The neighborhood was primarily a residential area. While some wealthier Cedarburg merchants built several large houses along Columbia Road close to downtown Cedarburg, most of the houses along Columbia Road and the surrounding streets were occupied by German working-class families in the 19th and early 20th centuries. The oldest homes were built on large lots in a vernacular style of locally quarried limestone. As time went on, the large lots were subdivided to accommodate the families of Cedarburg's mill workers and other factory workers settled in the area.

Other buildings in the district include the limestone Trinity Evangelical Lutheran Church, constructed in 1891; the Gleitzmann Cooperage, constructed in the mid-1860s to manufacture flour barrels for the local gristmills; and the Columbia Mill's now-demolished factory store, constructed in 1874 and destroyed in a fire in 1876.

While the Columbia Mill was a major employer in the community's early history, and could produce eighty barrels of flour per day in the 19th century the business was frequently sold from one entrepreneur to another. Between 1851 and 1900, the mill changed hands nine times, including being auctioned at sheriff's sales in 1851 and 1880. In the 1890s, production shifted from flour to animal feed, and in 1926 the Cedarburg Wire and Nail Factory—located east of the mill and the historic district—purchased the mill solely to use its dam for water power. During the Great Depression, Gerhard and Elmer Weber began operating a feed mill in the Columbia Mill, which the Weber family continued until sometime after 1965, when the mill was demolished, although the dam and millrace remain intact.

==Architecture==
The district's dominant architectural styles are Queen Anne Revival, bungalow, Colonial Revival, and English Cottage, although some houses do not have enough detail to be considered to have a distinct style. Queen Anne Revival buildings account for 23% of contributing properties to the historic district and bungalows account for 10%. Many houses are of vernacular construction, making use of locally quarried Lannon stone, Cream City brick, and Wisconsin timber.

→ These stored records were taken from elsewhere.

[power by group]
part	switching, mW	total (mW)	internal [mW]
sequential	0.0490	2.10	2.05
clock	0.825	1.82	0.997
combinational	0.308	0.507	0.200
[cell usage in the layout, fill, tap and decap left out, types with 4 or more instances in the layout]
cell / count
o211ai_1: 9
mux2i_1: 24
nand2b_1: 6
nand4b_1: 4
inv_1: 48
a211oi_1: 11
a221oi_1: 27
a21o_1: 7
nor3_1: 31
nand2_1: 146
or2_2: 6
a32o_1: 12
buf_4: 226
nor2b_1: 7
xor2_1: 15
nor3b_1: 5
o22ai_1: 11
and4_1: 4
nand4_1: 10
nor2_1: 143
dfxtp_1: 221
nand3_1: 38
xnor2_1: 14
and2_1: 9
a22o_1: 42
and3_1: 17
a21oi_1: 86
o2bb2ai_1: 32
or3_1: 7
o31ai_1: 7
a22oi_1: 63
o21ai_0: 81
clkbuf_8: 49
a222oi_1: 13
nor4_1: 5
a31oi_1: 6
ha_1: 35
===== config.mk =====
export PLATFORM = sky130hd
export DESIGN_NAME = psc_pin_select
export DESIGN_NICKNAME = d
export VERILOG_FILES = /design/src/hdl/psc_pin_select.v /design/src/hdl/psc_strap_latch.v
export VERILOG_INCLUDE_DIRS = /design/src /design/src/hdl
export SDC_FILE = /design/constraint.sdc
export NUM_CORES = 1
export LEC_CHECK = 0
export ABC_AREA = 1
export BUFFER_PORTS_ARGS = -buffer_cell sky130_fd_sc_hd__buf_4
export CAP_MARGIN = 5
export CORE_UTILIZATION = 30
export CTS_CLUSTER_SIZE = 14
export DETAILED_ROUTE_END_ITERATION = 10
export PLACE_DENSITY = 0.68
export SLEW_MARGIN = 20
export SYNTH_ARGS = -nofsm -noshare
export SYNTH_HDL_FRONTEND = slang
export SYNTH_SLANG_ARGS = --single-unit

===== constraint.sdc =====
create_clock -name clock -period 0.8 [get_ports clock]
set_input_delay 0.2 -clock clock [delete_from_list [all_inputs] [get_ports clock]]
set_output_delay 0.2 -clock clock [all_outputs]
set_load 0.05 [all_outputs]

===== src/hdl/psc_consts.vh =====
// Constants for the peripheral pin select configuration block
`ifndef PSC_CONSTS_VH
`define PSC_CONSTS_VH
`define PSC_BLOCK_BASE 32'h01b3f000
`define PSC_BLOCK_MASK 32'hfffff000
`define PSC_CTRL_ADDR 32'h01b3f000
`define PSC_A1EN_BIT 8
`define PSC_I1EN_BIT 7
`define PSC_I0EN_BIT 3
`define PSC_BS1_BIT 2
`define PSC_BS0_BIT 1
`define PSC_A0EN_BIT 0
`define PSC_CLKSEL_LO 9
`define PSC_CLKSEL_HI 10
`define PSC_CTRL_RESET 32'h00000006
`define PSC_CTRL_WMASK 32'h00000789
`define PSC_CTRL_FIXED1 32'h00000006
`define PSC_NARROW_W 16
`define PSC_WIDE_W 32
`endif


===== src/hdl/psc_pin_select.v =====
// Peripheral pin sharing and peripheral enable configuration
// Notes on behaviour
// Latch host-port select strap at reset; hold.
// Select 0, width 0: narrow host, audio one.
// Select 0, width 1: wide host owns all.
// Select 1: audio one and io bank own.
// Software sets io enable/direction before io use.
// Select default enables host; no software change.
// Registers live in 4K block at base.
// Reserved bits read-only; software writes zero.
// Bits 10:9 choose audio rx clock pair.
// Bit 8 enables audio one, reset clear.
// Bit 7 enables i2c controller one.
// Bit 3 enables i2c controller zero.
// Bits 2,1 serial enables read one always.
// Bit 0 enables audio port zero.
// Audio and i2c disabled after power-up.
// Latch host width strap with select strap.
// Reads return stored bits, fixed ones, zeros.
// Deselected peripheral drives no shared output.
`timescale 1ns/100ps
`include "psc_consts.vh"
module psc_pin_select (
   // Clock and reset
   input wire clock,
   input wire rstn,
   // Reset-time straps
   input wire host_port_select_strap,
   input wire host_width_strap,
   // Configuration access bus
   input wire cfg_req,
   input wire cfg_wr,
   input wire [31:0] cfg_addr,
   input wire [31:0] cfg_wdata,
   output reg [31:0] cfg_rdata,
   output reg cfg_ack,
   // Peripheral enables
   output reg host_port_enable,
   output reg host_bus_width,
   output reg audio_one_enable,
   output reg audio_zero_enable,
   output reg i2c_ctrl_one_enable,
   output reg i2c_ctrl_zero_enable,
   output reg buffered_serial_one_enable,
   output reg buffered_serial_zero_enable,
   output reg [1:0] audio_clock_pair_select,
   // Shared pin ownership
   output reg shared_audio_to_host,
   output reg shared_audio_to_audio,
   output reg shared_io_to_host,
   output reg shared_io_to_io,
   output reg host_only_pins_active
);

   wire [1:0] strap_q;
   reg capture;
   reg [1:0] ctrl_clksel;
   reg ctrl_a1;
   reg ctrl_i1;
   reg ctrl_i0;
   reg ctrl_a0;
   reg [31:0] next_rdata;
   wire hit;
   wire sel_is_audio;
   wire wide;
   wire [1:0] mode;
   reg next_host_en;
   reg next_host_wide;
   reg next_audio_one;
   reg next_sa_host;
   reg next_si_host;
   reg next_si_io;
   reg next_host_only;

   // Mode codes are {select strap, width strap} as latched
   localparam [1:0] MODE_NARROW = 2'b00;
   localparam [1:0] MODE_WIDE = 2'b01;
   localparam [1:0] MODE_AUDIO_N = 2'b10;
   localparam [1:0] MODE_AUDIO_W = 2'b11;

   // Capture enable held high in reset; the straps are taken at the first edge after release
   always @(posedge clock or negedge rstn) begin
      if (!rstn) begin
         capture <= 1'b1;
      end else begin
         capture <= 1'b0;
      end
   end

   // Capture continues into the first cycle after release, then freezes
   psc_strap_latch #(.WIDTH(2)) u_strap (
      .clock(clock),
      .rstn(rstn),
      .strap_in({host_width_strap, host_port_select_strap}),
      .capture(capture),
      .strap_q(strap_q)
   );

   assign sel_is_audio = strap_q[0];
   assign wide = strap_q[1];
   assign mode = {sel_is_audio, wide};

   function [31:0] read_word;
      input [1:0] clksel;
      input a1;
      input i1;
      input i0;
      input a0;
      begin
         read_word = `PSC_CTRL_FIXED1;
         read_word[`PSC_CLKSEL_HI:`PSC_CLKSEL_LO] = clksel;
         read_word[`PSC_A1EN_BIT] = a1;
         read_word[`PSC_I1EN_BIT] = i1;
         read_word[`PSC_I0EN_BIT] = i0;
         read_word[`PSC_A0EN_BIT] = a0;
      end
   endfunction

   // Only the control word is mapped; the rest of the block reads zero
   function is_ctrl;
      input [31:0] addr;
      begin
         is_ctrl = (addr == `PSC_CTRL_ADDR);
      end
   endfunction

   assign hit = ((cfg_addr & `PSC_BLOCK_MASK) == `PSC_BLOCK_BASE);

   always @* begin
      next_rdata = 32'h00000000;
      if (cfg_req && !cfg_wr && is_ctrl(cfg_addr)) begin
         // Reserved bits zero, serial enables one
         next_rdata = read_word(ctrl_clksel, ctrl_a1, ctrl_i1, ctrl_i0,
            ctrl_a0);
      end
   end

   // Writes touch only the writable bits; reserved and fixed are ignored
   always @(posedge clock or negedge rstn) begin
      if (!rstn) begin
         ctrl_clksel <= 2'h0;
         ctrl_a1 <= 1'b0;
         ctrl_i1 <= 1'b0;
         ctrl_i0 <= 1'b0;
         ctrl_a0 <= 1'b0;
         cfg_rdata <= 32'h00000000;
         cfg_ack <= 1'b0;
      end else begin
         cfg_ack <= cfg_req && hit;
         cfg_rdata <= next_rdata;
         if (cfg_req && cfg_wr && is_ctrl(cfg_addr)) begin
            ctrl_clksel <= cfg_wdata[`PSC_CLKSEL_HI:`PSC_CLKSEL_LO];
            ctrl_a1 <= cfg_wdata[`PSC_A1EN_BIT];
            ctrl_i1 <= cfg_wdata[`PSC_I1EN_BIT];
            ctrl_i0 <= cfg_wdata[`PSC_I0EN_BIT];
            ctrl_a0 <= cfg_wdata[`PSC_A0EN_BIT];
         end
      end
   end

   // Table of pin owners per latched mode; the width strap is ignored
   // once the select strap hands the pins to audio one and the io bank
   always @* begin
      next_host_en = 1'b0;
      next_host_wide = 1'b0;
      next_audio_one = 1'b0;
      next_sa_host = 1'b0;
      next_si_host = 1'b0;
      next_si_io = 1'b0;
      next_host_only = 1'b0;
      case (mode)
         MODE_NARROW: begin
            // Upper host lanes go to audio one; io lanes float
            next_host_en = 1'b1;
            next_audio_one = ctrl_a1;
            next_host_only = 1'b1;
         end
         MODE_WIDE: begin
            // Wide host takes every shared pin, so audio one stays off
            next_host_en = 1'b1;
            next_host_wide = 1'b1;
            next_sa_host = 1'b1;
            next_si_host = 1'b1;
            next_host_only = 1'b1;
         end
         MODE_AUDIO_N, MODE_AUDIO_W: begin
            // Host-only pins stay undriven in this mode
            next_audio_one = ctrl_a1;
            next_si_io = 1'b1;
         end
         default: begin
            next_host_en = 1'b0;
         end
      endcase
   end

   // Pin ownership from latched straps; audio one also needs its enable
   always @(posedge clock or negedge rstn) begin
      if (!rstn) begin
         host_port_enable <= 1'b0;
         host_bus_width <= 1'b0;
         audio_one_enable <= 1'b0;
         audio_zero_enable <= 1'b0;
         i2c_ctrl_one_enable <= 1'b0;
         i2c_ctrl_zero_enable <= 1'b0;
         buffered_serial_one_enable <= 1'b1;
         buffered_serial_zero_enable <= 1'b1;
         audio_clock_pair_select <= 2'h0;
         shared_audio_to_host <= 1'b0;
         shared_audio_to_audio <= 1'b0;
         shared_io_to_host <= 1'b0;
         shared_io_to_io <= 1'b0;
         host_only_pins_active <= 1'b0;
      end else begin
         host_port_enable <= next_host_en;
         host_bus_width <= next_host_wide;
         audio_one_enable <= next_audio_one;
         audio_zero_enable <= ctrl_a0;
         i2c_ctrl_one_enable <= ctrl_i1;
         i2c_ctrl_zero_enable <= ctrl_i0;
         buffered_serial_one_enable <= 1'b1;
         buffered_serial_zero_enable <= 1'b1;
         audio_clock_pair_select <= ctrl_clksel;
         shared_audio_to_host <= next_sa_host;
         // Audio pins stay undriven until audio one is enabled
         shared_audio_to_audio <= next_audio_one;
         shared_io_to_host <= next_si_host;
         // Io bank direction still gated by its own registers
         shared_io_to_io <= next_si_io;
         host_only_pins_active <= next_host_only;
      end
   end

endmodule // psc_pin_select
$ cat src/pkg/pmc_consts.svh
// Purpose: Constants for the counter-array channel 1 and 2 mode control.
// Assumes: Register addresses are special-function register addresses.
// Notes:   Included by its bare name.
`ifndef PMC_CONSTS_SVH
`define PMC_CONSTS_SVH

`define PMC_CH1_MODE_ADDR 8'hDB
`define PMC_CH2_MODE_ADDR 8'hDC
`define PMC_CH1_CCL_ADDR  8'hE9
`define PMC_CH1_CCH_ADDR  8'hEA
`define PMC_CH2_CCL_ADDR  8'hEB
`define PMC_CH2_CCH_ADDR  8'hEC

`define PMC_BIT_WIDE      7
`define PMC_BIT_COMP      6
`define PMC_BIT_RISE      5
`define PMC_BIT_FALL      4
`define PMC_BIT_MATCH     3
`define PMC_BIT_TOGGLE    2
`define PMC_BIT_PWM       1
`define PMC_BIT_IRQ_MASK  0

`define PMC_MODE_RESET    8'h00
`define PMC_CCR_RESET     16'h0000
`define PMC_RDATA_UNMAP   8'h00

`endif

$ cat src/pkg/pmc_pkg.sv
// Purpose: Types shared by the channel mode control files.
// Assumes: Nothing beyond the constants header.
// Notes:   Wave modes are decoded from the mode register bits.
package pmc_pkg;
  typedef logic [7:0]  pmc_byte_t;
  typedef logic [15:0] pmc_word_t;
  typedef enum logic [2:0] {
    PMC_IDLE,
    PMC_TOGGLE,
    PMC_PWM8,
    PMC_WIDE_MODULATION_SELECT,
    PMC_FREQ
  } pmc_wave_t;
endpackage

$ cat src/rtl/pmc_wave.sv
// Purpose: Output waveform generator for one counter-array channel.
// Assumes: Match strobes come from the control block, one per counter step.
// Notes:   Pin output and enable are both registered.
`timescale 1ns/10ps
`default_nettype none
`include "pmc_consts.svh"
module pmc_wave (
  input  wire logic          sys_clk,
  input  wire logic          reset_n,
  input  wire pmc_pkg::pmc_byte_t mode,
  input  wire pmc_pkg::pmc_word_t ccr,
  input  wire pmc_pkg::pmc_word_t cnt,
  input  wire logic          match_evt,
  input  wire logic          low_match_evt,
  output logic               pin_out,
  output logic               pin_oe_n
);
  import pmc_pkg::*;

  pmc_wave_t wave_mode;
  logic      pin_r;
  logic      pin_nxt;
  logic      oe_n_r;
  wire       comp_on   = mode[`PMC_BIT_COMP];
  wire       tog_on    = mode[`PMC_BIT_TOGGLE];
  wire       pwm_on    = mode[`PMC_BIT_PWM];
  wire       drive_nxt = tog_on | pwm_on;

  // Toggle together with pulse-width selects frequency output, never plain toggle.
  always_comb begin
    if (!comp_on) begin
      wave_mode = PMC_IDLE;
    end else if (tog_on && pwm_on) begin
      wave_mode = PMC_FREQ;
    end else if (pwm_on) begin
      wave_mode = mode[`PMC_BIT_WIDE] ? PMC_WIDE_MODULATION_SELECT : PMC_PWM8;
    end else if (tog_on) begin
      wave_mode = PMC_TOGGLE;
    end else begin
      wave_mode = PMC_IDLE;
    end
  end

  // The 8 or 16-bit width choice is made above from the width bit; this block runs both cases.
  always_comb begin
    case (wave_mode)
      PMC_TOGGLE: pin_nxt = match_evt ? ~pin_r : pin_r;
      PMC_FREQ:   pin_nxt = low_match_evt ? ~pin_r : pin_r;
      PMC_PWM8:   pin_nxt = cnt[7:0] < ccr[7:0];
      PMC_WIDE_MODULATION_SELECT:  pin_nxt = cnt < ccr;
      default:    pin_nxt = pin_r;
    endcase
  end

  always_ff @(posedge sys_clk) begin
    if (!reset_n) begin
      pin_r  <= 1'b0;
      oe_n_r <= 1'b1;
    end else begin
      pin_r  <= pin_nxt;
      oe_n_r <= ~drive_nxt;
    end
  end

  assign pin_out  = pin_r;
  assign pin_oe_n = oe_n_r;
endmodule
`default_nettype wire

$ cat src/rtl/pmc_mode_ctrl.sv
// Purpose: Mode registers, capture, match flags and pins of channels 1 and 2.
// Assumes: The counter value and register port are synchronous to sys_clk.
// Notes:   Read data appears one cycle after the read strobe.
// How it works
// - Pulse-width mode gives 16-bit modulation if width bit set, else 8-bit.
// - Comparator match flag and pin level work only while bit 6 of mode is set; pin enable needs only bit 2 or 1.
// - Bit 5 set makes the channel capture on a rising input edge.
// - Bit 4 set makes the channel capture on a falling input edge.
// - With bit 3 set, counter equal to compare value sets the channel flag.
// - With bit 2 set, a compare match inverts the channel output pin.
// - Toggle and pulse-width bits together select frequency output mode.
// - With bit 1 set and bit 2 clear, the pin carries a pulse-width modulated waveform.
// - Bit 0 gates the flag onto the channel interrupt request.
// - Low byte write clears comparator enable; high byte write sets it.
`timescale 1ns/10ps
`default_nettype none
`include "pmc_consts.svh"
module pmc_mode_ctrl (
  input  wire logic               sys_clk,
  input  wire logic               reset_n,
  input  wire logic [7:0]         sfr_addr,
  input  wire logic               sfr_wr,
  input  wire logic               sfr_rd,
  input  wire pmc_pkg::pmc_byte_t sfr_wdata,
  output logic [7:0]              sfr_rdata,
  input  wire pmc_pkg::pmc_word_t counter_value,
  input  wire logic               channel1_flag_clear,
  input  wire logic               channel2_flag_clear,
  output logic                    channel1_event_flag,
  output logic                    channel2_event_flag,
  output logic                    channel1_irq,
  output logic                    channel2_irq,
  input  wire logic               channel1_pin_in,
  output logic                    channel1_pin_out,
  output logic                    channel1_pin_oe_n,
  input  wire logic               channel2_pin_in,
  output logic                    channel2_pin_out,
  output logic                    channel2_pin_oe_n
);
  import pmc_pkg::*;

  pmc_byte_t mode_r [2];
  pmc_word_t ccr_r [2];
  logic      flag_r [2];
  logic      irq_r [2];
  logic      pin_in_prev_r [2];
  pmc_word_t cnt_prev_r;
  pmc_byte_t rdata_r;
  logic      pin_in [2];
  logic      flag_clear [2];
  logic      pin_out [2];
  logic      pin_oe_n [2];
  logic      wr_mode [2];
  logic      wr_low [2];
  logic      wr_high [2];
  logic      cap_evt [2];
  logic      match_evt [2];
  logic      low_match_evt [2];

  // Matches fire only when the counter moves, so a parked counter fires once.
  wire cnt_moved = counter_value != cnt_prev_r;

  assign pin_in[0]     = channel1_pin_in;
  assign pin_in[1]     = channel2_pin_in;
  assign flag_clear[0] = channel1_flag_clear;
  assign flag_clear[1] = channel2_flag_clear;

  assign wr_mode[0] = sfr_wr && (sfr_addr == `PMC_CH1_MODE_ADDR);
  assign wr_mode[1] = sfr_wr && (sfr_addr == `PMC_CH2_MODE_ADDR);
  assign wr_low[0]  = sfr_wr && (sfr_addr == `PMC_CH1_CCL_ADDR);
  assign wr_low[1]  = sfr_wr && (sfr_addr == `PMC_CH2_CCL_ADDR);
  assign wr_high[0] = sfr_wr && (sfr_addr == `PMC_CH1_CCH_ADDR);
  assign wr_high[1] = sfr_wr && (sfr_addr == `PMC_CH2_CCH_ADDR);

  wire pmc_byte_t rd_mux =
    (sfr_addr == `PMC_CH1_MODE_ADDR) ? mode_r[0] :
    (sfr_addr == `PMC_CH2_MODE_ADDR) ? mode_r[1] :
    (sfr_addr == `PMC_CH1_CCL_ADDR)  ? ccr_r[0][7:0] :
    (sfr_addr == `PMC_CH1_CCH_ADDR)  ? ccr_r[0][15:8] :
    (sfr_addr == `PMC_CH2_CCL_ADDR)  ? ccr_r[1][7:0] :
    (sfr_addr == `PMC_CH2_CCH_ADDR)  ? ccr_r[1][15:8] :
    `PMC_RDATA_UNMAP;

  always_ff @(posedge sys_clk) begin
    if (!reset_n) begin
      rdata_r    <= `PMC_RDATA_UNMAP;
      cnt_prev_r <= `PMC_CCR_RESET;
    end else begin
      rdata_r    <= sfr_rd ? rd_mux : rdata_r;
      cnt_prev_r <= counter_value;
    end
  end

  genvar ch;
  generate
    for (ch = 0; ch < 2; ch++) begin : g_ch
      wire rise = pin_in[ch] & ~pin_in_prev_r[ch];
      wire fall = ~pin_in[ch] & pin_in_prev_r[ch];
      assign cap_evt[ch] = (rise && mode_r[ch][`PMC_BIT_RISE]) ||
                           (fall && mode_r[ch][`PMC_BIT_FALL]);
      assign match_evt[ch] = cnt_moved && (counter_value == ccr_r[ch]);
      assign low_match_evt[ch] = cnt_moved && (counter_value[7:0] == ccr_r[ch][7:0]);
      wire flag_set = cap_evt[ch] ||
                      (match_evt[ch] && mode_r[ch][`PMC_BIT_MATCH] &&
                       mode_r[ch][`PMC_BIT_COMP]);
      pmc_byte_t mode_nxt;
      pmc_word_t ccr_nxt;

      // Low byte write drops the comparator, high byte write re-arms it.
      always_comb begin
        mode_nxt = mode_r[ch];
        if (wr_mode[ch]) begin
          mode_nxt = sfr_wdata;
        end else if (wr_low[ch]) begin
          mode_nxt[`PMC_BIT_COMP] = 1'b0;
        end else if (wr_high[ch]) begin
          mode_nxt[`PMC_BIT_COMP] = 1'b1;
        end
      end

      // A capture edge beats a software write landing in the same cycle.
      always_comb begin
        ccr_nxt = ccr_r[ch];
        if (cap_evt[ch]) begin
          ccr_nxt = counter_value;
        end else if (wr_low[ch]) begin
          ccr_nxt[7:0] = sfr_wdata;
        end else if (wr_high[ch]) begin
          ccr_nxt[15:8] = sfr_wdata;
        end
      end

      always_ff @(posedge sys_clk) begin
        if (!reset_n) begin
          mode_r[ch]        <= `PMC_MODE_RESET;
          ccr_r[ch]         <= `PMC_CCR_RESET;
          flag_r[ch]        <= 1'b0;
          irq_r[ch]         <= 1'b0;
          pin_in_prev_r[ch] <= 1'b0;
        end else begin
          mode_r[ch]        <= mode_nxt;
          ccr_r[ch]         <= ccr_nxt;
          flag_r[ch]        <= flag_set | (flag_r[ch] & ~flag_clear[ch]);
          irq_r[ch]         <= flag_r[ch] & mode_r[ch][`PMC_BIT_IRQ_MASK];
          pin_in_prev_r[ch] <= pin_in[ch];
        end
      end

      pmc_wave u_wave (
        .sys_clk       (sys_clk),
        .reset_n       (reset_n),
        .mode          (mode_r[ch]),
        .ccr           (ccr_r[ch]),
        .cnt           (counter_value),
        .match_evt     (match_evt[ch]),
        .low_match_evt (low_match_evt[ch]),
        .pin_out       (pin_out[ch]),
        .pin_oe_n      (pin_oe_n[ch])
      );

      wire comp  = mode_r[ch][`PMC_BIT_COMP];
      wire toggle_enable   = mode_r[ch][`PMC_BIT_TOGGLE];
      wire pwm   = mode_r[ch][`PMC_BIT_PWM];
      wire wide  = mode_r[ch][`PMC_BIT_WIDE];

    end
  endgenerate

  assign sfr_rdata           = rdata_r;
  assign channel1_event_flag = flag_r[0];
  assign channel2_event_flag = flag_r[1];
  assign channel1_irq        = irq_r[0];
  assign channel2_irq        = irq_r[1];
  assign channel1_pin_out    = pin_out[0];
  assign channel2_pin_out    = pin_out[1];
  assign channel1_pin_oe_n   = pin_oe_n[0];
  assign channel2_pin_oe_n   = pin_oe_n[1];
endmodule
`default_nettype wire

$ cat config.mk
export PLATFORM = sky130hd
export DESIGN_NAME = pmc_mode_ctrl
export DESIGN_NICKNAME = d
export VERILOG_FILES = /design/src/pkg/pmc_pkg.sv /design/src/rtl/pmc_wave.sv /design/src/rtl/pmc_mode_ctrl.sv
export VERILOG_INCLUDE_DIRS = /design/src /design/src/pkg
export SDC_FILE = /design/constraint.sdc
export NUM_CORES = 1
export LEC_CHECK = 0
export BUFFER_PORTS_ARGS = -buffer_cell sky130_fd_sc_hd__buf_2
export CAP_MARGIN = 5
export CORE_MARGIN = 2
export CORE_UTILIZATION = 60
export CTS_CLUSTER_DIAMETER = 40
export DETAILED_ROUTE_END_ITERATION = 10
export PLACE_DENSITY = 0.83
export SLEW_MARGIN = 20
export SYNTH_ARGS = -nofsm -noshare
export SYNTH_HDL_FRONTEND = slang
export SYNTH_SLANG_ARGS = --single-unit
$ cat constraint.sdc
create_clock -name sys_clk -period 4.3 [get_ports sys_clk]
set_clock_uncertainty 0.05 [all_clocks]
set_input_delay 0.645 -clock sys_clk [delete_from_list [all_inputs] [get_ports sys_clk]]
set_output_delay 0.645 -clock sys_clk [all_outputs]
set_load 0.005 [all_outputs]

Some of the district's oldest homes are vernacular Greek Revival and Italianate structures from the 1860s, including the Gleitzmann Cooperage and the 1869 home of Ernst Hilgen, co-owner of the Columbia Mill and son of one of Cedarburg's founding millers. Other 19th-century structures include wood-frame houses and cream brick houses. Many wooden structures are in a vernacular Queen Anne Revival style, though some turn-of-the-century homes blend characteristics of the Queen Anne Revival and American Craftsman styles. The district's houses are particularly characterized by decorative soffits and string courses on the houses' front gables, in line with the lintels of the second-story windows.

The Highland Avenue Bridge is also located adjacent to the historic district, over the Columbia Mill's dam. Designed by local engineer Charles S. Whitney, the single-span arch bridge was constructed of in 1939 by the Public Works Administration, a New Deal program. The bridge's concrete structure is clad with a medieval revival stone facade, and pillars on the four abutment corners, are each crowned by a metal lantern. While not a contributing property to the historic district, the Wisconsin Department of Transportation identified it in 1986 as a structure worthy of historic preservation.